Protective CD4 T cells specific for M. tuberculosis (Mtb) are maintained in the lungs during active Mtb infection. Similar to memory CD4 T cells, persistence of these Mtb-specific cells requires intrinsic expression of Bcl6 and ICOS.
Chronic antigenic stimulation is known to cause T cell functional exhaustion and death. During Mtb infections, antigen specific CD4 T cells are subject to chronic antigenic stimulation but a sizeable population of these cells survives and maintains the ability to produce IFN-γ. How these cells are maintained is not yet understood. Mtb-specific CD4 T cells can be classified based on the surface expression of the inhibitory receptors PD1 and KLRG1. The PD1+ cells proliferate robustly but produce low amounts of IFN-γ while KLRG1+ cells proliferate less but produce large amounts of IFN-γ. Significantly, the PD1+ cells are capable of differentiating into KLRG1+ cells and not vice versa indicating that a self-renewing progenitor population may be contained within the PD1+ cells. On further characterization we have found that PD1+ cells are heterogeneous containing three different subsets based on expression of the chemokine receptor CXCR5 i.e. PD1+CXCR5hi cells that resemble Tfh cells, PD1+CXCR5int and PD1+CXCR5lo cells. We found that B cells were not required to maintain the Tfh like cells or overall Mtb-specific CD4 T cells. However, using mixed bone marrow chimeras we found that intrinsic CXCR5 expression on CD4 T cells is required to maintain Mtb-specific CD4 T cells. Taken together, these studies indicate that during Mtb infections, a subset of CD4 T cells capable of self-renewal is induced and intrinsic CXCR5 is important for its maintenance.

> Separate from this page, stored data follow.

$ cat config.mk
export PLATFORM = sky130hd
export DESIGN_NAME = clint_tmr_sched_flat
export DESIGN_NICKNAME = d
export VERILOG_FILES = /design/src/rtl/clint_sched_pkg.sv /design/src/rtl/clint_tmr_sched_if.sv /design/src/rtl/clint_sched_dffr.sv /design/src/rtl/clint_sched_slots.sv /design/src/rtl/clint_tmr_sched.sv /design/src/flat_wrapper.sv
export SDC_FILE = /design/constraint.sdc
export NUM_CORES = 1
export LEC_CHECK = 0
export CORE_ASPECT_RATIO = 1.75
export CORE_MARGIN = 4
export CORE_UTILIZATION = 59
export DETAILED_ROUTE_END_ITERATION = 10
export GPL_TIMING_DRIVEN = 0
export PLACE_DENSITY = 0.79
export SYNTH_ARGS = -nofsm -noshare
export SYNTH_HDL_FRONTEND = slang
export SYNTH_HIERARCHICAL = 1
export SYNTH_SLANG_ARGS = --single-unit
$ cat constraint.sdc
create_clock -name clk_i -period 4.9 [get_ports clk_i]
set_clock_uncertainty 0.15 [all_clocks]
set_input_delay 0.49 -clock clk_i [delete_from_list [all_inputs] [get_ports clk_i]]
set_output_delay 0.49 -clock clk_i [all_outputs]
set_load 0.005 [all_outputs]
$ cat src/rtl/clint_sched_pkg.sv
`default_nettype none
// +------------------------------------------------------------------+
// | clint_sched_pkg                                                  |
// | Shared types and constants for the CLINT virtual-timer scheduler |
// | Rev 1.0 - initial release                                        |
// +------------------------------------------------------------------+
package clint_sched_pkg;

  localparam int DEF_NUM_TMR    = 4;
  localparam int DEF_TIME_WIDTH = 64;

  // Request opcodes carried on req_op_i
  localparam logic OP_ARM    = 1'b0;
  localparam logic OP_CANCEL = 1'b1;

  typedef enum logic [1:0] {
    ST_IDLE = 2'd0,
    ST_SCAN = 2'd1,
    ST_PROG = 2'd2,
    ST_FIRE = 2'd3
  } state_e;

endpackage
`default_nettype wire

$ cat src/rtl/clint_tmr_sched_if.sv
`default_nettype none
// +------------------------------------------------------------------+
// | clint_tmr_sched_if                                               |
// | Request / CLINT-side signal bundle of the timer scheduler        |
// | Rev 1.0 - initial release                                        |
// +------------------------------------------------------------------+
interface clint_tmr_sched_if #(
  parameter int NUM_TMR    = clint_sched_pkg::DEF_NUM_TMR,
  parameter int TIME_WIDTH = clint_sched_pkg::DEF_TIME_WIDTH
);
  localparam int IDW = (NUM_TMR > 1) ? $clog2(NUM_TMR) : 1;

  logic [TIME_WIDTH-1:0] mtime_i;
  logic                  req_valid_i;
  logic                  req_ready_o;
  logic                  req_op_i;
  logic [IDW-1:0]        req_id_i;
  logic [TIME_WIDTH-1:0] req_deadline_i;
  logic [TIME_WIDTH-1:0] mtimecmp_o;
  logic                  mtimecmp_wr_o;
  logic [NUM_TMR-1:0]    expire_o;
  logic [NUM_TMR-1:0]    armed_o;
  logic                  busy_o;

  // The scheduler itself
  modport slave (
    input  mtime_i, req_valid_i, req_op_i, req_id_i, req_deadline_i,
    output req_ready_o, mtimecmp_o, mtimecmp_wr_o, expire_o, armed_o, busy_o
  );

  // Requester / CLINT side
  modport master (
    output mtime_i, req_valid_i, req_op_i, req_id_i, req_deadline_i,
    input  req_ready_o, mtimecmp_o, mtimecmp_wr_o, expire_o, armed_o, busy_o
  );
endinterface
`default_nettype wire

$ cat src/rtl/clint_sched_dffr.sv
`default_nettype none
// +------------------------------------------------------------------+
// | clint_sched_dffr                                                 |
// | Enabled register cell with asynchronous active-high reset        |
// | Rev 1.0 - initial release                                        |
// +------------------------------------------------------------------+
module clint_sched_dffr #(
  parameter int               WIDTH   = 1,
  parameter logic [WIDTH-1:0] RST_VAL = '0
) (
  input  wire logic             i_clk,
  input  wire logic             i_rst,
  input  wire logic             i_en,
  input  wire logic [WIDTH-1:0] i_d,
  output logic      [WIDTH-1:0] o_q
);
  // Load on enable, return to the reset value immediately on reset
  always_ff @(posedge i_clk or posedge i_rst) begin
    if (i_rst)     o_q <= RST_VAL;
    else if (i_en) o_q <= i_d;
  end
endmodule
`default_nettype wire

$ cat src/rtl/clint_sched_slots.sv
`default_nettype none
// +------------------------------------------------------------------+
// | clint_sched_slots                                                |
// | Per-slot armed flag and deadline storage, one write port and     |
// | one indexed read port used by the scan                           |
// | Rev 1.0 - initial release                                        |
// +------------------------------------------------------------------+
module clint_sched_slots #(
  parameter int NUM_TMR    = 4,
  parameter int TIME_WIDTH = 64,
  parameter int IDW        = 2
) (
  input  wire logic                  i_clk,
  input  wire logic                  i_rst,
  input  wire logic                  i_we,
  input  wire logic                  i_arm,
  input  wire logic [IDW-1:0]        i_wr_id,
  input  wire logic [TIME_WIDTH-1:0] i_wr_dl,
  input  wire logic [IDW-1:0]        i_rd_id,
  output logic                       o_rd_armed,
  output logic [TIME_WIDTH-1:0]      o_rd_dl,
  output logic [NUM_TMR-1:0]         o_armed
);
  logic [TIME_WIDTH-1:0] r_dl [NUM_TMR];

  // A cancel only drops the armed flag; the stale deadline is never consulted
  generate
    for (genvar g = 0; g < NUM_TMR; g++) begin : g_slot
      logic w_hit;
      assign w_hit = i_we && (i_wr_id == IDW'(g));

      clint_sched_dffr #(.WIDTH(1)) u_armed (
        .i_clk(i_clk), .i_rst(i_rst), .i_en(w_hit), .i_d(i_arm), .o_q(o_armed[g])
      );
      clint_sched_dffr #(.WIDTH(TIME_WIDTH)) u_dl (
        .i_clk(i_clk), .i_rst(i_rst), .i_en(w_hit && i_arm), .i_d(i_wr_dl), .o_q(r_dl[g])
      );
    end
  endgenerate

  assign o_rd_armed = o_armed[i_rd_id];
  assign o_rd_dl    = r_dl[i_rd_id];
endmodule
`default_nettype wire

$ cat src/rtl/clint_tmr_sched.sv
`default_nettype none
// +------------------------------------------------------------------+
// | clint_tmr_sched                                                  |
// | Multiplexes NUM_TMR virtual timers onto one CLINT mtimecmp by    |
// | scanning for the earliest armed deadline and firing due slots    |
// | Rev 1.0 - initial release                                        |
// +------------------------------------------------------------------+
module clint_tmr_sched
  import clint_sched_pkg::*;
#(
  parameter int NUM_TMR    = DEF_NUM_TMR,
  parameter int TIME_WIDTH = DEF_TIME_WIDTH
) (
  input  wire logic        clk_i,
  input  wire logic        rst_i,
  clint_tmr_sched_if.slave bus
);
  localparam int                    IDW        = (NUM_TMR > 1) ? $clog2(NUM_TMR) : 1;
  localparam logic [TIME_WIDTH-1:0] c_ALL_ONES = '1;

  state_e                r_state, w_state_nxt;
  logic [IDW-1:0]        r_idx, w_idx_d;
  logic                  w_idx_en;
  logic                  r_acc_vld, w_acc_vld_d, w_acc_en;
  logic [IDW-1:0]        r_acc_id, w_acc_id_d;
  logic [TIME_WIDTH-1:0] r_acc_dl, w_acc_dl_d;
  logic                  r_win_vld;
  logic [IDW-1:0]        r_win_id;
  logic [TIME_WIDTH-1:0] r_win_dl;
  logic [TIME_WIDTH-1:0] r_cmp, w_cmp_d;
  logic                  w_cmp_en;
  logic                  w_we, w_arm;
  logic [IDW-1:0]        w_wr_id;
  logic                  w_rd_armed;
  logic [TIME_WIDTH-1:0] w_rd_dl;
  logic [NUM_TMR-1:0]    w_armed;
  logic                  w_due, w_ready, w_accept, w_take, w_last, w_is_prog;

  // Deadlines are plain unsigned compares; mtime wrap is not handled
  assign w_due     = r_win_vld && (bus.mtime_i >= r_win_dl);
  assign w_ready   = (r_state == ST_IDLE) && !w_due;
  assign w_accept  = bus.req_valid_i && w_ready;
  // Strict less-than keeps the lower index on equal deadlines
  assign w_take    = w_rd_armed && (!r_acc_vld || (w_rd_dl < r_acc_dl));
  assign w_last    = (r_idx == IDW'(NUM_TMR - 1));
  assign w_is_prog = (r_state == ST_PROG);

  // FSM state register
  always_ff @(posedge clk_i or posedge rst_i) begin
    if (rst_i) r_state <= ST_IDLE;
    else       r_state <= w_state_nxt;
  end

  // Next state, slot writes, scan accumulator and compare-value updates
  always_comb begin
    w_state_nxt = r_state;
    w_idx_en    = 1'b0;
    w_idx_d     = '0;
    w_acc_en    = 1'b0;
    w_acc_vld_d = 1'b0;
    w_acc_id_d  = r_acc_id;
    w_acc_dl_d  = r_acc_dl;
    w_cmp_en    = 1'b0;
    w_cmp_d     = c_ALL_ONES;
    w_we        = 1'b0;
    w_arm       = 1'b0;
    w_wr_id     = bus.req_id_i;
    unique case (r_state)
      ST_IDLE: begin
        if (w_due) begin
          w_state_nxt = ST_FIRE;
          w_cmp_en    = 1'b1;
        end else if (w_accept) begin
          w_we        = 1'b1;
          w_arm       = (bus.req_op_i == OP_ARM);
          w_state_nxt = ST_SCAN;
          w_idx_en    = 1'b1;
          w_acc_en    = 1'b1;
        end
      end
      ST_SCAN: begin
        w_acc_en    = 1'b1;
        w_idx_en    = 1'b1;
        w_idx_d     = w_last ? '0 : r_idx + IDW'(1);
        w_acc_vld_d = r_acc_vld;
        if (w_take) begin
          w_acc_vld_d = 1'b1;
          w_acc_id_d  = r_idx;
          w_acc_dl_d  = w_rd_dl;
        end
        // Stage the compare value so PROG presents it from a register
        if (w_last) begin
          w_state_nxt = ST_PROG;
          w_cmp_en    = 1'b1;
          w_cmp_d     = w_acc_vld_d ? w_acc_dl_d : c_ALL_ONES;
        end
      end
      ST_PROG: w_state_nxt = ST_IDLE;
      ST_FIRE: begin
        w_we        = 1'b1;
        w_wr_id     = r_win_id;
        w_state_nxt = ST_SCAN;
        w_idx_en    = 1'b1;
        w_acc_en    = 1'b1;
      end
      default: w_state_nxt = ST_IDLE;
    endcase
  end

  clint_sched_dffr #(.WIDTH(IDW)) u_idx (
    .i_clk(clk_i), .i_rst(rst_i), .i_en(w_idx_en), .i_d(w_idx_d), .o_q(r_idx));
  clint_sched_dffr #(.WIDTH(1)) u_acc_vld (
    .i_clk(clk_i), .i_rst(rst_i), .i_en(w_acc_en), .i_d(w_acc_vld_d), .o_q(r_acc_vld));
  clint_sched_dffr #(.WIDTH(IDW)) u_acc_id (
    .i_clk(clk_i), .i_rst(rst_i), .i_en(w_acc_en), .i_d(w_acc_id_d), .o_q(r_acc_id));
  clint_sched_dffr #(.WIDTH(TIME_WIDTH)) u_acc_dl (
    .i_clk(clk_i), .i_rst(rst_i), .i_en(w_acc_en), .i_d(w_acc_dl_d), .o_q(r_acc_dl));

  // Winner is committed in PROG and retired in FIRE
  clint_sched_dffr #(.WIDTH(1)) u_win_vld (
    .i_clk(clk_i), .i_rst(rst_i), .i_en(w_is_prog || (r_state == ST_FIRE)),
    .i_d(w_is_prog && r_acc_vld), .o_q(r_win_vld));
  clint_sched_dffr #(.WIDTH(IDW)) u_win_id (
    .i_clk(clk_i), .i_rst(rst_i), .i_en(w_is_prog), .i_d(r_acc_id), .o_q(r_win_id));
  clint_sched_dffr #(.WIDTH(TIME_WIDTH)) u_win_dl (
    .i_clk(clk_i), .i_rst(rst_i), .i_en(w_is_prog), .i_d(r_acc_dl), .o_q(r_win_dl));

  clint_sched_dffr #(.WIDTH(TIME_WIDTH), .RST_VAL(c_ALL_ONES)) u_cmp (
    .i_clk(clk_i), .i_rst(rst_i), .i_en(w_cmp_en), .i_d(w_cmp_d), .o_q(r_cmp));

  clint_sched_slots #(.NUM_TMR(NUM_TMR), .TIME_WIDTH(TIME_WIDTH), .IDW(IDW)) u_slots (
    .i_clk     (clk_i),
    .i_rst     (rst_i),
    .i_we      (w_we),
    .i_arm     (w_arm),
    .i_wr_id   (w_wr_id),
    .i_wr_dl   (bus.req_deadline_i),
    .i_rd_id   (r_idx),
    .o_rd_armed(w_rd_armed),
    .o_rd_dl   (w_rd_dl),
    .o_armed   (w_armed)
  );

  assign bus.req_ready_o   = w_ready;
  assign bus.mtimecmp_o    = r_cmp;
  assign bus.mtimecmp_wr_o = w_is_prog;
  assign bus.expire_o      = (r_state == ST_FIRE) ? (NUM_TMR'(1) << r_win_id) : '0;
  assign bus.armed_o       = w_armed;
  assign bus.busy_o        = (r_state != ST_IDLE);
endmodule
`default_nettype wire

$ cat src/flat_wrapper.sv
// flat-port wrapper written by rule: the top's interface ports become plain ports
module clint_tmr_sched_flat import clint_sched_pkg::*;
#(
  parameter int NUM_TMR    = DEF_NUM_TMR,
  parameter int TIME_WIDTH = DEF_TIME_WIDTH
)
  (clk_i, rst_i, bus_mtime_i, bus_req_valid_i, bus_req_op_i, bus_req_id_i, bus_req_deadline_i, bus_req_ready_o, bus_mtimecmp_o, bus_mtimecmp_wr_o, bus_expire_o, bus_armed_o, bus_busy_o);
  clint_tmr_sched_if #(.NUM_TMR(NUM_TMR), .TIME_WIDTH(TIME_WIDTH)) bus_i ();
  input  wire logic clk_i;
  input  wire logic rst_i;
  input wire logic [$bits(bus_i.mtime_i)-1:0] bus_mtime_i;
  input wire logic [$bits(bus_i.req_valid_i)-1:0] bus_req_valid_i;
  input wire logic [$bits(bus_i.req_op_i)-1:0] bus_req_op_i;
  input wire logic [$bits(bus_i.req_id_i)-1:0] bus_req_id_i;
  input wire logic [$bits(bus_i.req_deadline_i)-1:0] bus_req_deadline_i;
  output wire logic [$bits(bus_i.req_ready_o)-1:0] bus_req_ready_o;
  output wire logic [$bits(bus_i.mtimecmp_o)-1:0] bus_mtimecmp_o;
  output wire logic [$bits(bus_i.mtimecmp_wr_o)-1:0] bus_mtimecmp_wr_o;
  output wire logic [$bits(bus_i.expire_o)-1:0] bus_expire_o;
  output wire logic [$bits(bus_i.armed_o)-1:0] bus_armed_o;
  output wire logic [$bits(bus_i.busy_o)-1:0] bus_busy_o;
  assign bus_i.mtime_i = bus_mtime_i;
  assign bus_i.req_valid_i = bus_req_valid_i;
  assign bus_i.req_op_i = bus_req_op_i;
  assign bus_i.req_id_i = bus_req_id_i;
  assign bus_i.req_deadline_i = bus_req_deadline_i;
  assign bus_req_ready_o = bus_i.req_ready_o;
  assign bus_mtimecmp_o = bus_i.mtimecmp_o;
  assign bus_mtimecmp_wr_o = bus_i.mtimecmp_wr_o;
  assign bus_expire_o = bus_i.expire_o;
  assign bus_armed_o = bus_i.armed_o;
  assign bus_busy_o = bus_i.busy_o;
  clint_tmr_sched #(.NUM_TMR(NUM_TMR), .TIME_WIDTH(TIME_WIDTH)) u_core (.clk_i(clk_i), .rst_i(rst_i), .bus(bus_i));
endmodule
=== After elaboration in Yosys (flattened, before gate mapping) ===
Index checks and enable logic that the tools add are counted.

* Word-level logic and storage cells: 88
* Input port bits: 134
* Output and inout port bits: 75
* Register bits: 462

* Bitwise operators: 2
* Add/subtract/negate cells: 1
* Equality and inequality tests: 9
* Mux-type cells: 30
* Reduce and logical (&&, ||, !) cells: 24
* $lt $le $gt $ge: 4
* Shift-type cells: 1

{| class="wikitable"
|+ Operator list
! kind !! count
|-
| $mux 64 || 6
|-
| $bmux 64 s2 || 1
|-
| $ge 64x64->1 || 1
|-
| $lt 64x64->1 || 1
|-
| $logic_and 1x1->1 || 13
|-
| $mux 2 || 6
|-
| $mux 1 || 11
|-
| $eq 2x2->1 const B || 5
|-
| $pmux 2 s4 || 1
|-
| $pmux 1 s2 || 3
|-
| $eq 2x1->1 const B || 2
|-
| $logic_not 2->1 || 2
|-
| $mux 4 || 1
|-
| $reduce_and 2->1 || 2
|-
| $shl 1x2->4 const A || 1
|-
| $ge 3x3->1 const B || 1
|-
| $lt 2x3->1 const B || 1
|-
| $ne 3x1->1 const B || 1
|-
| $not 2->3 || 1
|-
| $reduce_and 3->1 || 1
|-
| $add 2x1->2 const B || 1
|-
| $bmux 1 s2 || 1
|-
| $logic_not 1->1 || 2
|-
| $logic_or 1x1->1 || 2
|-
| 4 further kinds || 4
|}

=== Logic depth before layout (Yosys ltp) ===
* Word-level depth: 12
* Gate-level depth with buffers: 15

=== Modules after synthesis ===
Netlist, hierarchy kept.

{| class="wikitable"
|+ Modules (own cells, without submodules)
! module !! area an instance (sq um) !! cells each !! times used
|-
| clint_sched_dffr at u_core.u_acc_dl ... || 2682.6 || 136 || 6
|-
| clint_tmr_sched || 5571.6 || 797 || 1
|-
| clint_sched_dffr at u_core.u_cmp || 2762.6 || 136 || 1
|-
| clint_sched_slots || 1686.6 || 87 || 1
|-
| clint_sched_dffr at u_core.u_acc_vld ... || 43.8 || 3 || 6
|-
| clint_sched_dffr at u_core.u_acc_id ... || 76.3 || 5 || 3
|}

=== Worst setup path after synthesis ===
OpenSTA, ideal clock, no wires.

* Path kind: register to register
* Start point: register u_core.u_idx.o_q[0]
* End point: register u_core.u_acc_dl.o_q[25]
* Data required time: 4.625 ns
* Library setup time: 0.125 ns
* Arrival time: 3.734 ns
* Cell stages (with the launch flop): 16
* Setup slack: 0.892 ns
* Period minus slack after synthesis: 4.008 ns
* Cells stage by stage: dfrtp_1 -> buf_6 -> buf_12 -> mux4_2 -> ha_1 -> a21o_1 -> a21o_1 -> a221oi_1 -> o211ai_1 -> a211oi_1 -> a21oi_1 -> nor3_2 -> buf_4 -> buf_6 -> mux2_2 -> mux2_2

* Word-level cells in the longest chain between the ends: 8
* Elaborated cells between the ends (all ways): 10
* Classes of those cells: 1 x order compare; 6 x mux; 1 x bitwise; 2 x reduce/logical

{| class="wikitable"
|+ RTL lines
! item !! RTL line !! source
|-
| from (decl) || clint_sched_dffr.sv:15 || <nowiki>output logic [WIDTH-1:0] o_q</nowiki>
|-
| from (signal assigned) || clint_sched_dffr.sv:20 || <nowiki>else if (i_en) o_q <= i_d;</nowiki>
|-
| $not 2->3 (implied by the code) || clint_sched_slots.sv:42 || <nowiki>assign o_rd_dl = r_dl[i_rd_id];</nowiki>
|-
| $bmux 64 s2 || clint_sched_slots.sv:42 ||
|-
| $mux 64 (implied by the code) (2 in series) || clint_sched_slots.sv:42 ||
|-
| via u_core.w_rd_dl[41] || clint_tmr_sched.sv:35 || <nowiki>logic [TIME_WIDTH-1:0] w_rd_dl;</nowiki>
|-
| $lt 64x64->1 || clint_tmr_sched.sv:44 || <nowiki>assign w_take = w_rd_armed && (!r_acc_vld || (w_rd_dl < r_acc_dl));</nowiki>
|-
| $logic_or 1x1->1 || clint_tmr_sched.sv:44 ||
|-
| $logic_and 1x1->1 || clint_tmr_sched.sv:44 ||
|-
| $mux 64 || clint_tmr_sched.sv:86 || <nowiki>if (w_take) begin</nowiki>
|-
| to (signal assigned) || clint_sched_dffr.sv:20 ||
|-
| to (decl) || clint_sched_dffr.sv:15 ||
|}

The timed path passes the listed nets, and every way through them passes these cells. The select of a mux whose other input is x is not followed.
A chain may end at the register's enable or synchronous reset.

=== Worst setup path after layout ===
* Start point: register u_core.u_idx.o_q[0]
* End point: register u_core.u_cmp.o_q[21]

* Word-level cells in the longest chain between the ends: 12
* Elaborated cells between the ends (all ways): 18
* Classes of those cells: 1 x order compare; 1 x eq/ne; 13 x mux; 1 x bitwise; 2 x reduce/logical

{| class="wikitable"
|+ RTL lines
! item !! RTL line !! source
|-
| $not 2->3 (implied by the code) (*) || clint_sched_slots.sv:42 ||
|-
| $bmux 64 s2 (*) || clint_sched_slots.sv:42 ||
|-
| $mux 64 (implied by the code) (*) (2 in series) || clint_sched_slots.sv:42 ||
|-
| via u_core.w_rd_dl[41] || clint_tmr_sched.sv:35 ||
|-
| $lt 64x64->1 (*) || clint_tmr_sched.sv:44 ||
|-
| $logic_or 1x1->1 (*) || clint_tmr_sched.sv:44 ||
|-
| $logic_and 1x1->1 (*) || clint_tmr_sched.sv:44 ||
|-
| $mux 1 || clint_tmr_sched.sv:86 ||
|-
| $mux 1 || clint_tmr_sched.sv:68 || <nowiki>unique case (r_state)</nowiki>
|-
| $mux 64 (*) || clint_tmr_sched.sv:95 || <nowiki>w_cmp_d = w_acc_vld_d ? w_acc_dl_d : c_ALL_ONES;</nowiki>
|-
| $mux 64 (*) || clint_tmr_sched.sv:92 || <nowiki>if (w_last) begin</nowiki>
|-
| $mux 64 (*) || clint_tmr_sched.sv:68 ||
|-
| via u_core.w_cmp_d[21] || clint_tmr_sched.sv:30 || <nowiki>logic [TIME_WIDTH-1:0] r_cmp, w_cmp_d;</nowiki>
|-
| to (signal assigned) || clint_sched_dffr.sv:20 ||
|-
| to (decl) || clint_sched_dffr.sv:15 ||
|}

The timed path passes the listed nets; every way through them passes the cells marked *. The select of a mux whose other input is x is not followed.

How Mycobacterium tuberculosis (Mtb) evades eradication from the lung despite an apparently robust Th1 response remains poorly understood. We addressed this question using MHCII tetramers to monitor Mtb-specific CD4 T cells in the mouse model. We found that the location, phenotype, and functional capacity of T cells specific for distinct Mtb epitopes differ, and depend upon the expression profile of the specific Mtb antigen recognized. Terminally differentiated Th1 cells (defined by their high expression of the transcription factor T-bet, the inhibitory receptor KLRG1, and an enhanced ability to produce IFN-γ) specific for Mtb ESAT-6, an antigen expressed throughout infection, were surprisingly found to reside in the lung-associated vasculature rather than the lung parenchyma. Those ESAT-6-specific effector T cells within the parenchyma had a reduced capacity to proliferate and produce IFN-γ. In contrast, T cells specific for Mtb Ag85B, an antigen with limited expression during chronic infection, were found to reside primarily within the lung parenchyma and to proliferate and produce IFN-γ robustly. Our results refute the long-held belief that Mtb persists despite an abundance of functional Mtb-specific Th1 cells within the lung, and suggest that only T cells that recognize Mtb antigens with limited expression during chronic infection retain their functional capacity. These findings have obvious implications for vaccine and immunotherapeutic approaches for tuberculosis.